++++ Data for the task ++++

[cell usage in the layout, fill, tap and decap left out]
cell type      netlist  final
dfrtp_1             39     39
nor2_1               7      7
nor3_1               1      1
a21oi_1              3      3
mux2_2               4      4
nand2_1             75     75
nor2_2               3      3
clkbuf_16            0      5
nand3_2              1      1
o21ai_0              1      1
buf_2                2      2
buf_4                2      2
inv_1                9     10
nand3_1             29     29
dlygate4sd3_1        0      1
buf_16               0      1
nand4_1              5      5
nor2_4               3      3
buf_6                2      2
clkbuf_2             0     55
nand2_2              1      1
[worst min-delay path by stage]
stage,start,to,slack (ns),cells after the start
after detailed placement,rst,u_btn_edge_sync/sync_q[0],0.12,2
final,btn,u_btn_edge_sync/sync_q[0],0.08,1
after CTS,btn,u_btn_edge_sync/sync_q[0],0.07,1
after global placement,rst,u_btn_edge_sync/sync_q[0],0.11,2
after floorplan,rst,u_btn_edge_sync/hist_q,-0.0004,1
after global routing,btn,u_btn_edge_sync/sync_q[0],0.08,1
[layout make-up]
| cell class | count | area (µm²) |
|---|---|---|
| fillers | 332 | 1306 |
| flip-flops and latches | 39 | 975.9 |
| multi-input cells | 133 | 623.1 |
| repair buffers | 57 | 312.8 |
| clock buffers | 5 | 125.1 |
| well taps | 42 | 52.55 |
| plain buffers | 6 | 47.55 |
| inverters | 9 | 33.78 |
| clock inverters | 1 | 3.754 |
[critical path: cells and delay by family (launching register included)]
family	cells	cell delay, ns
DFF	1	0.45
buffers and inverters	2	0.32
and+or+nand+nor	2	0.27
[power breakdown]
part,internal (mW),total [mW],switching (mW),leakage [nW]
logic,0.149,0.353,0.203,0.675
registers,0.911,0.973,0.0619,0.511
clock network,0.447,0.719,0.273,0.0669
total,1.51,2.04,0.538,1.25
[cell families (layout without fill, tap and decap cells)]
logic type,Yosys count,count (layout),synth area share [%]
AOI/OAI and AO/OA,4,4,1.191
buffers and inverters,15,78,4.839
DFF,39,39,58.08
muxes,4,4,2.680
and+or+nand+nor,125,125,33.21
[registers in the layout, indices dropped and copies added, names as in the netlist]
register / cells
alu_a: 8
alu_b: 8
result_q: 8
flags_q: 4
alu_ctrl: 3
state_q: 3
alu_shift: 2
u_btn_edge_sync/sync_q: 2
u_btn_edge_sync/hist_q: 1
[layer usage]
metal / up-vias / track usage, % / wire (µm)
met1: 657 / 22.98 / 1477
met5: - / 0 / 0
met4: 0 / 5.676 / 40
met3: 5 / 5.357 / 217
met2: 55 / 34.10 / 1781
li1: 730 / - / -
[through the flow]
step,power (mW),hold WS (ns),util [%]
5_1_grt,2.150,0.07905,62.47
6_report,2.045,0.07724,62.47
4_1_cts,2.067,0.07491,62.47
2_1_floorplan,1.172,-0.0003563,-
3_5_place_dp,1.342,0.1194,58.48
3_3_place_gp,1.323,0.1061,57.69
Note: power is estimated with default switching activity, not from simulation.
$ cat src/rtl/dvp_tx_frame_gen_if.sv
// -----------------------------------------------------------------------------
// dvp_tx_frame_gen_if
//   Pixel-stream handshake feeding the DVP transmitter.
//
//   s_data  : 16-bit RGB565 pixel, [15:8] leaves the transmitter first
//   s_valid : source has a pixel on s_data
//   s_ready : transmitter takes the pixel in this clk when s_valid=1
//
//   master : pixel source (drives s_data/s_valid, observes s_ready)
//   slave  : dvp_tx_frame_gen (observes s_data/s_valid, drives s_ready)
// -----------------------------------------------------------------------------
interface dvp_tx_frame_gen_if;
  logic [15:0] s_data;
  logic        s_valid;
  logic        s_ready;

  modport master (
    output s_data,
    output s_valid,
    input  s_ready
  );

  modport slave (
    input  s_data,
    input  s_valid,
    output s_ready
  );
endinterface

$ cat src/rtl/dvp_tx_frame_gen.sv
// -----------------------------------------------------------------------------
// dvp_tx_frame_gen
//   Camera-side DVP transmitter. Turns a 16-bit RGB565 valid/ready pixel
//   stream into DVP signalling (pclk, vsync, href, 8-bit data). Used as an
//   on-chip camera emulator and as a loopback source for the DVP receiver.
//
//   pclk is clk divided by PCLK_DIV (even, >= 2). Every DVP output changes
//   on the pclk falling event ("tick"), so a receiver sampling on the pclk
//   rising edge always sees settled data.
//
// Ports
//   clk          in   system clock
//   rst_n        in   asynchronous reset, active-low
//   tx_en        in   transmit enable; sampled only in IDLE and at frame end
//   pix          slave pixel stream (s_data / s_valid / s_ready)
//   dvp_pclk_o   out  pixel clock
//   dvp_vsync_o  out  frame sync, active-high
//   dvp_href_o   out  line valid, active-high
//   dvp_data_o   out  pixel byte, 0 whenever href is low
//   busy_o       out  frame generator not idle
//   frame_done_o out  one-clk pulse as each frame ends
//   underflow_o  out  sticky: a pixel slot found no valid pixel
// -----------------------------------------------------------------------------
module dvp_tx_frame_gen #(
  parameter int PCLK_DIV  = 6,
  parameter int H_ACTIVE  = 640,
  parameter int V_ACTIVE  = 480,
  parameter int H_BLANK   = 144,
  parameter int VSYNC_CYC = 1568,
  parameter int VBP_CYC   = 12544,
  parameter int VFP_CYC   = 1568
) (
  input  logic                 clk,
  input  logic                 rst_n,
  input  logic                 tx_en,
  dvp_tx_frame_gen_if.slave    pix,
  output logic                 dvp_pclk_o,
  output logic                 dvp_vsync_o,
  output logic                 dvp_href_o,
  output logic [7:0]           dvp_data_o,
  output logic                 busy_o,
  output logic                 frame_done_o,
  output logic                 underflow_o
);

  // Larger of two integers, used to size the shared state-length counter.
  function automatic int max2(input int a, input int b);
    if (a > b) begin
      return a;
    end else begin
      return b;
    end
  endfunction

  localparam int ACT_CYC = 2 * H_ACTIVE;
  localparam int MAX_CYC = max2(max2(max2(VSYNC_CYC, VBP_CYC), max2(ACT_CYC, H_BLANK)), VFP_CYC);
  localparam int CYC_W   = $clog2(MAX_CYC + 1);
  localparam int DIV_W   = $clog2(PCLK_DIV);
  localparam int LINE_W  = (V_ACTIVE > 1) ? $clog2(V_ACTIVE) : 1;

  typedef enum logic [2:0] {
    ST_IDLE   = 3'd0,
    ST_VSYNC  = 3'd1,
    ST_VBP    = 3'd2,
    ST_ACTIVE = 3'd3,
    ST_HBLANK = 3'd4,
    ST_VFP    = 3'd5
  } state_e;

  state_e            state_q, state_d;
  logic [DIV_W-1:0]  div_q, div_d;
  logic [CYC_W-1:0]  cyc_q, cyc_d;
  logic [LINE_W-1:0] line_q, line_d;
  logic              phase_q, phase_d;   // 0: next ACTIVE tick sends a high byte
  logic [7:0]        lo_q, lo_d;         // low byte of the pixel in flight
  logic              pclk_q, pclk_d;
  logic              vsync_q, vsync_d;
  logic              href_q, href_d;
  logic [7:0]        data_q, data_d;
  logic              busy_q, busy_d;
  logic              done_q, done_d;
  logic              uflow_q, uflow_d;

  logic              tick_s;
  logic              last_s;
  logic              more_lines_s;
  logic              go_active_s;
  logic              fetch_s;
  logic [CYC_W-1:0]  len_m1_s;

  // The divider sits at 0 in IDLE, so every idle clk is a tick and a
  // frame can start on the clk right after tx_en is seen.
  assign tick_s       = (div_q == {DIV_W{1'b0}});
  assign last_s       = (cyc_q == len_m1_s);
  assign more_lines_s = (line_q != LINE_W'(V_ACTIVE - 1));

  // The next pclk period is an ACTIVE one. Built only from registers so
  // s_ready never has a path from s_valid or tx_en.
  assign go_active_s  = tick_s &
                        (((state_q == ST_VBP)    &  last_s) |
                         ((state_q == ST_ACTIVE) & ~last_s) |
                         ((state_q == ST_HBLANK) &  last_s & more_lines_s));
  assign fetch_s      = go_active_s & ~phase_q;
  assign pix.s_ready  = fetch_s;

  // Final tick count of the state currently being held.
  always_comb begin
    len_m1_s = {CYC_W{1'b0}};
    case (state_q)
      ST_VSYNC:  len_m1_s = CYC_W'(VSYNC_CYC - 1);
      ST_VBP:    len_m1_s = CYC_W'(VBP_CYC - 1);
      ST_ACTIVE: len_m1_s = CYC_W'(ACT_CYC - 1);
      ST_HBLANK: len_m1_s = CYC_W'(H_BLANK - 1);
      ST_VFP:    len_m1_s = CYC_W'(VFP_CYC - 1);
      default:   len_m1_s = {CYC_W{1'b0}};
    endcase
  end

  // Frame FSM next state, counters and the registered DVP output values.
  always_comb begin
    state_d = state_q;
    cyc_d   = cyc_q;
    line_d  = line_q;
    phase_d = phase_q;
    lo_d    = lo_q;
    vsync_d = vsync_q;
    href_d  = href_q;
    data_d  = data_q;
    done_d  = 1'b0;
    uflow_d = uflow_q;

    if (tick_s) begin
      // The entry tick of a state is tick 0 of that state.
      if (last_s) begin
        cyc_d = {CYC_W{1'b0}};
      end else begin
        cyc_d = cyc_q + CYC_W'(1);
      end

      case (state_q)
        ST_IDLE: begin
          if (tx_en) begin
            state_d = ST_VSYNC;
          end else begin
            state_d = ST_IDLE;
          end
        end
        ST_VSYNC: begin
          if (last_s) begin
            state_d = ST_VBP;
          end else begin
            state_d = ST_VSYNC;
          end
        end
        ST_VBP: begin
          if (last_s) begin
            state_d = ST_ACTIVE;
            line_d  = {LINE_W{1'b0}};
          end else begin
            state_d = ST_VBP;
          end
        end
        ST_ACTIVE: begin
          if (last_s) begin
            state_d = ST_HBLANK;
          end else begin
            state_d = ST_ACTIVE;
          end
        end
        ST_HBLANK: begin
          if (last_s && more_lines_s) begin
            state_d = ST_ACTIVE;
            line_d  = line_q + LINE_W'(1);
          end else if (last_s) begin
            state_d = ST_VFP;
          end else begin
            state_d = ST_HBLANK;
          end
        end
        ST_VFP: begin
          if (last_s) begin
            done_d = 1'b1;
            if (tx_en) begin
              state_d = ST_VSYNC;
            end else begin
              state_d = ST_IDLE;
            end
          end else begin
            state_d = ST_VFP;
          end
        end
        default: begin
          state_d = ST_IDLE;
        end
      endcase

      vsync_d = (state_d == ST_VSYNC);
      href_d  = (state_d == ST_ACTIVE);

      // Pixel slots are fixed: a starved slot still sends two zero bytes.
      if (fetch_s) begin
        phase_d = 1'b1;
        if (pix.s_valid) begin
          data_d = pix.s_data[15:8];
          lo_d   = pix.s_data[7:0];
        end else begin
          data_d = 8'h00;
          lo_d   = 8'h00;
        end
      end else if (go_active_s) begin
        phase_d = 1'b0;
        data_d  = lo_q;
      end else begin
        phase_d = 1'b0;
        data_d  = 8'h00;
      end
    end else begin
      state_d = state_q;
    end

    // Underflow clears only while parked in IDLE with transmit disabled.
    if ((state_q == ST_IDLE) && !tx_en) begin
      uflow_d = 1'b0;
    end else if (fetch_s && !pix.s_valid) begin
      uflow_d = 1'b1;
    end else begin
      uflow_d = uflow_q;
    end
  end

  // Pixel-clock divider and pclk waveform: low from the tick, high from
  // mid-period, parked low in IDLE.
  always_comb begin
    div_d  = div_q;
    pclk_d = pclk_q;
    busy_d = (state_d != ST_IDLE);

    if (state_d == ST_IDLE) begin
      div_d = {DIV_W{1'b0}};
    end else if (div_q == DIV_W'(PCLK_DIV - 1)) begin
      div_d = {DIV_W{1'b0}};
    end else begin
      div_d = div_q + DIV_W'(1);
    end

    if (state_d == ST_IDLE) begin
      pclk_d = 1'b0;
    end else if (tick_s) begin
      pclk_d = 1'b0;
    end else if (div_q == DIV_W'(PCLK_DIV / 2)) begin
      pclk_d = 1'b1;
    end else begin
      pclk_d = pclk_q;
    end
  end

  // State and output registers; reset aborts any frame in progress.
  always_ff @(posedge clk or negedge rst_n) begin
    if (!rst_n) begin
      state_q <= ST_IDLE;
      div_q   <= {DIV_W{1'b0}};
      cyc_q   <= {CYC_W{1'b0}};
      line_q  <= {LINE_W{1'b0}};
      phase_q <= 1'b0;
      lo_q    <= 8'h00;
      pclk_q  <= 1'b0;
      vsync_q <= 1'b0;
      href_q  <= 1'b0;
      data_q  <= 8'h00;
      busy_q  <= 1'b0;
      done_q  <= 1'b0;
      uflow_q <= 1'b0;
    end else begin
      state_q <= state_d;
      div_q   <= div_d;
      cyc_q   <= cyc_d;
      line_q  <= line_d;
      phase_q <= phase_d;
      lo_q    <= lo_d;
      pclk_q  <= pclk_d;
      vsync_q <= vsync_d;
      href_q  <= href_d;
      data_q  <= data_d;
      busy_q  <= busy_d;
      done_q  <= done_d;
      uflow_q <= uflow_d;
    end
  end

  assign dvp_pclk_o   = pclk_q;
  assign dvp_vsync_o  = vsync_q;
  assign dvp_href_o   = href_q;
  assign dvp_data_o   = data_q;
  assign busy_o       = busy_q;
  assign frame_done_o = done_q;
  assign underflow_o  = uflow_q;

endmodule
$ cat src/rtl/bus_master_if_if.sv
// Signal bundle between a CPU stage, its local SPM port and the shared bus.
// The master modport is the bus interface unit's view; slave is the environment's.
interface bus_master_if_if #(
    parameter int ADDR_W = 30,
    parameter int DATA_W = 32
);
    logic              stall;
    logic              flush;
    logic              busy;
    logic [ADDR_W-1:0] addr;
    logic              as_;
    logic              rw;
    logic [DATA_W-1:0] wr_data;
    logic [DATA_W-1:0] rd_data;

    logic [DATA_W-1:0] spm_rd_data;
    logic [ADDR_W-1:0] spm_addr;
    logic              spm_as_;
    logic              spm_rw;
    logic [DATA_W-1:0] spm_wr_data;

    logic [DATA_W-1:0] bus_rd_data;
    logic              bus_rdy_;
    logic              bus_grnt_;
    logic              bus_req_;
    logic [ADDR_W-1:0] bus_addr;
    logic              bus_as_;
    logic              bus_rw;
    logic [DATA_W-1:0] bus_wr_data;

    modport master (
        input  stall, flush, addr, as_, rw, wr_data,
        output busy, rd_data,
        input  spm_rd_data,
        output spm_addr, spm_as_, spm_rw, spm_wr_data,
        input  bus_rd_data, bus_rdy_, bus_grnt_,
        output bus_req_, bus_addr, bus_as_, bus_rw, bus_wr_data
    );

    modport slave (
        output stall, flush, addr, as_, rw, wr_data,
        input  busy, rd_data,
        output spm_rd_data,
        input  spm_addr, spm_as_, spm_rw, spm_wr_data,
        output bus_rd_data, bus_rdy_, bus_grnt_,
        input  bus_req_, bus_addr, bus_as_, bus_rw, bus_wr_data
    );
endinterface
### config.mk
export PLATFORM = sky130hd
export DESIGN_NAME = seq_shift_add_mult_flat
export DESIGN_NICKNAME = d
export VERILOG_FILES = /design/src/rtl/seq_shift_add_mult_pkg.sv /design/src/rtl/seq_shift_add_mult_if.sv /design/src/rtl/seq_shift_add_mult_rca.sv /design/src/rtl/seq_shift_add_mult.sv /design/src/flat_wrapper.sv
export SDC_FILE = /design/constraint.sdc
export NUM_CORES = 1
export LEC_CHECK = 0
export CORE_MARGIN = 3
export CORE_UTILIZATION = 35
export CTS_CLUSTER_DIAMETER = 120
export DETAILED_ROUTE_END_ITERATION = 8
export PLACE_DENSITY_LB_ADDON = 0.12
export RECOVER_POWER = 100
export SYNTH_ARGS = -nofsm -noshare
export SYNTH_HDL_FRONTEND = slang
export SYNTH_SLANG_ARGS = --single-unit
export TNS_END_PERCENT = 5
### constraint.sdc
create_clock -name clk -period 3.21 [get_ports clk]
set_clock_uncertainty 0.2 [all_clocks]
set_input_delay 0.963 -clock clk [delete_from_list [all_inputs] [get_ports clk]]
set_output_delay 0.963 -clock clk [all_outputs]
set_load 0.05 [all_outputs]
$ cat src/rtl/mcu_bus_addr_inc.sv
// Next byte address for multi-byte accesses; RAM/SFR space wraps within its
// 256-byte page, ROM space wraps across the full address range.
module mcu_bus_addr_inc
    import mcu_bus_master_pkg::*;
#(
    parameter int unsigned ADDR_W = 16
) (
    input  logic [ADDR_W-1:0] addr,
    input  logic              space,
    output logic [ADDR_W-1:0] addr_next
);

    always_comb begin
        addr_next = addr + ADDR_W'(1);
        if (space == SPACE_RAM) begin
            addr_next = {{(ADDR_W-8){1'b0}}, addr[7:0] + 8'd1};
        end
    end

endmodule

++++

In the data above, copy every line where the string "inverters" appears.

▶ _Answer space_
| inverters | 9 | 33.78 |
| clock inverters | 1 | 3.754 |
buffers and inverters	2	0.32
buffers and inverters,15,78,4.839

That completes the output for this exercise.